6-4(3-1)^2+16
To solve the expression, you need to follow the order of operations, which is parentheses, exponents, multiplication/division (from left to right), and addition/subtraction (from left to right).
First, we start with the parentheses: (3-1) = 2.
Next, we calculate the exponent: 2^2 = 4.
Now we substitute the exponent into the expression: 6-4(4) + 16.
Next, we perform the multiplication: 4 multiplied by 4 = 16.
Now we substitute the product into the expression: 6-16 + 16.
Finally, we perform the addition and subtraction from left to right: 6 - 16 + 16 = -4.
Therefore, 6-4(3-1)^2+16 equals -4.
To simplify the expression 6-4(3-1)^2+16, follow this step-by-step process:
Step 1: Simplify the exponent.
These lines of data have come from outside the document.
`/design/flow/design.v`:
```
module BCD(binaryin,bcd_unit,bcd_ten,bcd_hundred);
parameter width_low = 4;
parameter width_high = 8;
input [width_high-1:0]binaryin;
output [width_low-1:0]bcd_unit,bcd_ten,bcd_hundred;
wire [width_high-1:0]initialbinary,mux0_out,mux1_out,mux2_out,mux3_out;
wire [width_high-1:0]bcdadd0,bcdadd1,bcdadd2,bcdadd3;
wire [width_low-1:0]add6_out,muxlow_out;
wire add6_c,bcdadd2_c,bcdadd3_c,fulladd_count;
assign initialbinary = {3'b000,add6_c,muxlow_out};
assign fulladd_count = bcdadd2_c|bcdadd3_c;
assign bcd_unit = bcdadd3[width_low-1:0];
assign bcd_ten = bcdadd3[width_high-1:width_low];
assign bcd_hundred = {2'b00,bcd_hundred[1],bcd_hundred[0]};
add6 a0(.din(binaryin[width_low-1:0]),.dout(add6_out),.cout(add6_c));
mux4 m0(.a(binaryin[width_low-1:0]),.b(add6_out),.sel(add6_c),.c(muxlow_out));
BCDADD b0(.a(initialbinary),.b(mux0_out),.s(bcdadd0),.cout());
BCDADD b1(.a(bcdadd0),.b(mux1_out),.s(bcdadd1),.cout());
BCDADD b2(.a(bcdadd1),.b(mux2_out),.s(bcdadd2),.cout(bcdadd2_c));
BCDADD b3(.a(bcdadd2),.b(mux3_out),.s(bcdadd3),.cout(bcdadd3_c));
mux8 m80(.a(8'h00),.b(8'h16),.sel(binaryin[4]),.c(mux0_out));
mux8 m81(.a(8'h00),.b(8'h32),.sel(binaryin[5]),.c(mux1_out));
mux8 m82(.a(8'h00),.b(8'h64),.sel(binaryin[6]),.c(mux2_out));
mux8 m83(.a(8'h00),.b(8'h28),.sel(binaryin[7]),.c(mux3_out));
fulladd f0(.a(binaryin[7]),.b(fulladd_count),.cin(1'b0),.s(bcd_hundred[0]),.cout(bcd_hundred[1]));
endmodule
module BCDADD(a,b,s,cout);
parameter width_low = 4;
parameter width_high = 8;
input [width_high-1:0]a,b;
output [width_high-1:0]s;
output cout;
wire [width_low-1:0]CLA_slow,CLA_shigh,add6_slow,add6_shigh,mux_low,mux_high;
wire CLA_clow,CLA_chigh,add6_clow,add6_chigh,mux_sellow,mux_selhigh;
assign mux_sellow = CLA_clow|add6_clow;
assign mux_selhigh = CLA_chigh|add6_chigh;
assign s[width_low-1:0] = mux_low;
assign s[width_high-1:width_low] = mux_high;
assign cout = mux_selhigh;
CLA c_low(.a(a[width_low-1:0])
          ,.b(b[width_low-1:0])
			 ,.cin(1'b0)
			 ,.s(CLA_slow)
			 ,.cout(CLA_clow));
add6 a_low(.din(CLA_slow),.dout(add6_slow),.cout(add6_clow));
mux4 m_low(.a(CLA_slow),.b(add6_slow),.sel(mux_sellow),.c(mux_low));
CLA c_high(.a(a[width_high-1:width_low])
          ,.b(b[width_high-1:width_low])
			 ,.cin(mux_sellow)
			 ,.s(CLA_shigh)
			 ,.cout(CLA_chigh));
add6 a_high(.din(CLA_shigh),.dout(add6_shigh),.cout(add6_chigh));
mux4 m_high(.a(CLA_shigh),.b(add6_shigh),.sel(mux_selhigh),.c(mux_high));
endmodule
module CLA(a,b,cin,s,cout);
parameter width = 4;
input [width-1:0]a,b;
input cin;
output [width-1:0]s;
output cout;
assign {cout,s} = a+b+cin;
endmodule
module add6(din,dout,cout);
parameter width = 4;
input [width-1:0]din;
output [width-1:0]dout;
output cout;
assign {cout,dout} = din+6;
endmodule
module mux4(a,b,sel,c);
parameter width = 4;
input sel;
input [width-1:0]a,b;
output [width-1:0]c;
assign c = (sel)?b:a;
endmodule
module mux8(a,b,sel,c);
parameter width = 8;
input sel;
input [width-1:0]a,b;
output [width-1:0]c;
assign c = (sel)?b:a;
endmodule
module fulladd(a, b, cin, s, cout);
input a, b, cin;
output s, cout;
assign cout = (a&b)|(b&cin)|(a&cin);
assign s = a^b^cin;
endmodule
```
`/design/flow/run.sh`:
```
#!/bin/bash
# OpenROAD 26Q1-2900-gdf79404cd8, Yosys 0.63+post, stock flow scripts
make -C /OpenROAD-flow-scripts/flow DESIGN_CONFIG=/design/flow/config.mk WORK_HOME=/design/flow/orfs finish
```
`/design/flow/config.mk`:
```
export PLATFORM = sky130hd
export DESIGN_NAME = BCD
export DESIGN_NICKNAME = BCD
export VERILOG_FILES = /design/flow/design.v
export SDC_FILE = /design/flow/constraint.sdc
export NUM_CORES = 4
export LEC_CHECK = 1
export CORE_AREA = 10 10 86 86
export DIE_AREA = 0 0 96 96
```
`/design/flow/constraint.sdc`:
```
current_design BCD

set clk_period 7.7
set clk_io_pct 0.2

create_clock -name clk0 -period $clk_period

set non_clock_inputs [all_inputs -no_clocks]
set_input_delay [expr $clk_period * $clk_io_pct] -clock clk0 $non_clock_inputs
set_output_delay [expr $clk_period * $clk_io_pct] -clock clk0 [all_outputs]
```
==> CHANGELOG.md <==
### Physical design

* Gpl congestion at 0.879
* Final min period at 8630 ps
* CP startpoint kind: input port
* Finish-stage setup viols at 7
* First-pass GRT wire length at 6480 um
* Worst Path Required at 6160 ps
* Setup TNS Final at -4570 ps
* Min-delay src: binaryin[0]
* Total GRT Usage at 8.05%
* Yosys stat chip area at 1330 um^2
* I/O Buffers at 16
* DP HPWL at 2720 um
* FILL cells at 507
* Hold EP: bcd_unit[0]
* Top cells by area: ha_1 19%, fa_1 9.0%, xnor2_1 5.3%, a21oi_1 4.5%, inv_1 3.9%
* Drt wl/cell at 11.6 um
* Yosys top cell by area: ha_1
* Buf/Inv on CP at 8
* Synth cell types at 52
* Total grt overflow at 0
* Max cap viols at 0
* Worst Hold Depth at 0
* Layout area overhead at 90.6%
* Via count at 1566
* Die Y at 96 um
* Initial antenna violation count at 0
* Storage cell area at 0 um^2
* Post-route ant nets at 0
* OpenROAD warnings at 35
* Max incr delay on CP at 600 ps
* Final hold vios at 0
* Status: finished with violations
* Residual DRC at 0
* Die X-Extent at 96 um
* CORE AREA at 5540 um^2
* Yosys Instances at 176
* FFs & Latches at 0
* Drt initial violations at 59
* Drt first pass iters at 4
* Proportion of layout cells with a drive suffix above 1 at 63.5%
* Synth Seq Share at 0%
* Worst hold slack at 3080 ps
* Min-Delay Path Class: in -> out
* FP Util at 24.0%
* Area leader share at 18.8%
* RSZ-0062 raised after global routing: yes
* Failing checks: setup timing
* Worst Setup Path Type: in -> out
* Dpl ws at -1960 ps
* Largest net degree at the start of global routing at 9
* Ports at 20
* Syn Inst Count at 176
* Yosys warns at 0
* Endpoint type of the worst setup path: output port
* Slowest CP cell: fa_2
* DRT Wirelength at 3850 um
* CP Max Fanout at 4
* DIE AREA at 9220 um^2
* FP Rows at 27
* N_diodes at 0
* CP delay by family, top: adder cells
* Final Max Slew Viols at 0
* Post-Syn Area at 1330 um^2
* Final WS setup at -933 ps
* Syn avg cell area at 7.56 um^2
* Period utilization at 112%
* Clock Buffer Count at 0
* Vias/cell at 4.72
* Number of global-route vias before repair at 1508
* WP depth at 29
* Worst EP arrival at 7090 ps
* Max frequency at 0.116 GHz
Start by evaluating the expression inside the parentheses (3-1):
3-1 = 2
Step 2: Square the result from step 1:
2^2 = 4
Step 3: Multiply the squared result from step 2 by 4:
4 * 4 = 16
Step 4: Multiply 4 by the expression in parentheses:
4 * (3-1) = 4 * 2 = 8
Step 5: Subtract the result from step 4 from 6:
6 - 8 = -2
Step 6: Add the result from step 5 to 16:
-2 + 16 = 14
Therefore, the simplified expression 6-4(3-1)^2+16 equals 14.
To simplify this expression, we need to follow the order of operations, also known as PEMDAS (Parentheses, Exponents, Multiplication and Division, Addition and Subtraction) rule.
Step 1: Parentheses
In the expression, we have (3-1) raised to the power of 2. So, we need to solve the expression within the parentheses first.
3 - 1 = 2
Now, we have 2^2 + 16 left.
Step 2: Exponents
Next, we evaluate the exponent, which is 2^2.
2^2 = 4
Now, we have 4 + 16 left.
Step 3: Multiplication and Division
Next, we perform any multiplication and division operations from left to right.
There's no multiplication or division operation in the expression, so we move on to the next step.
Step 4: Addition and Subtraction
Finally, we perform any addition and subtraction operations from left to right.
4 + 16 = 20
Therefore, the simplified expression is 20.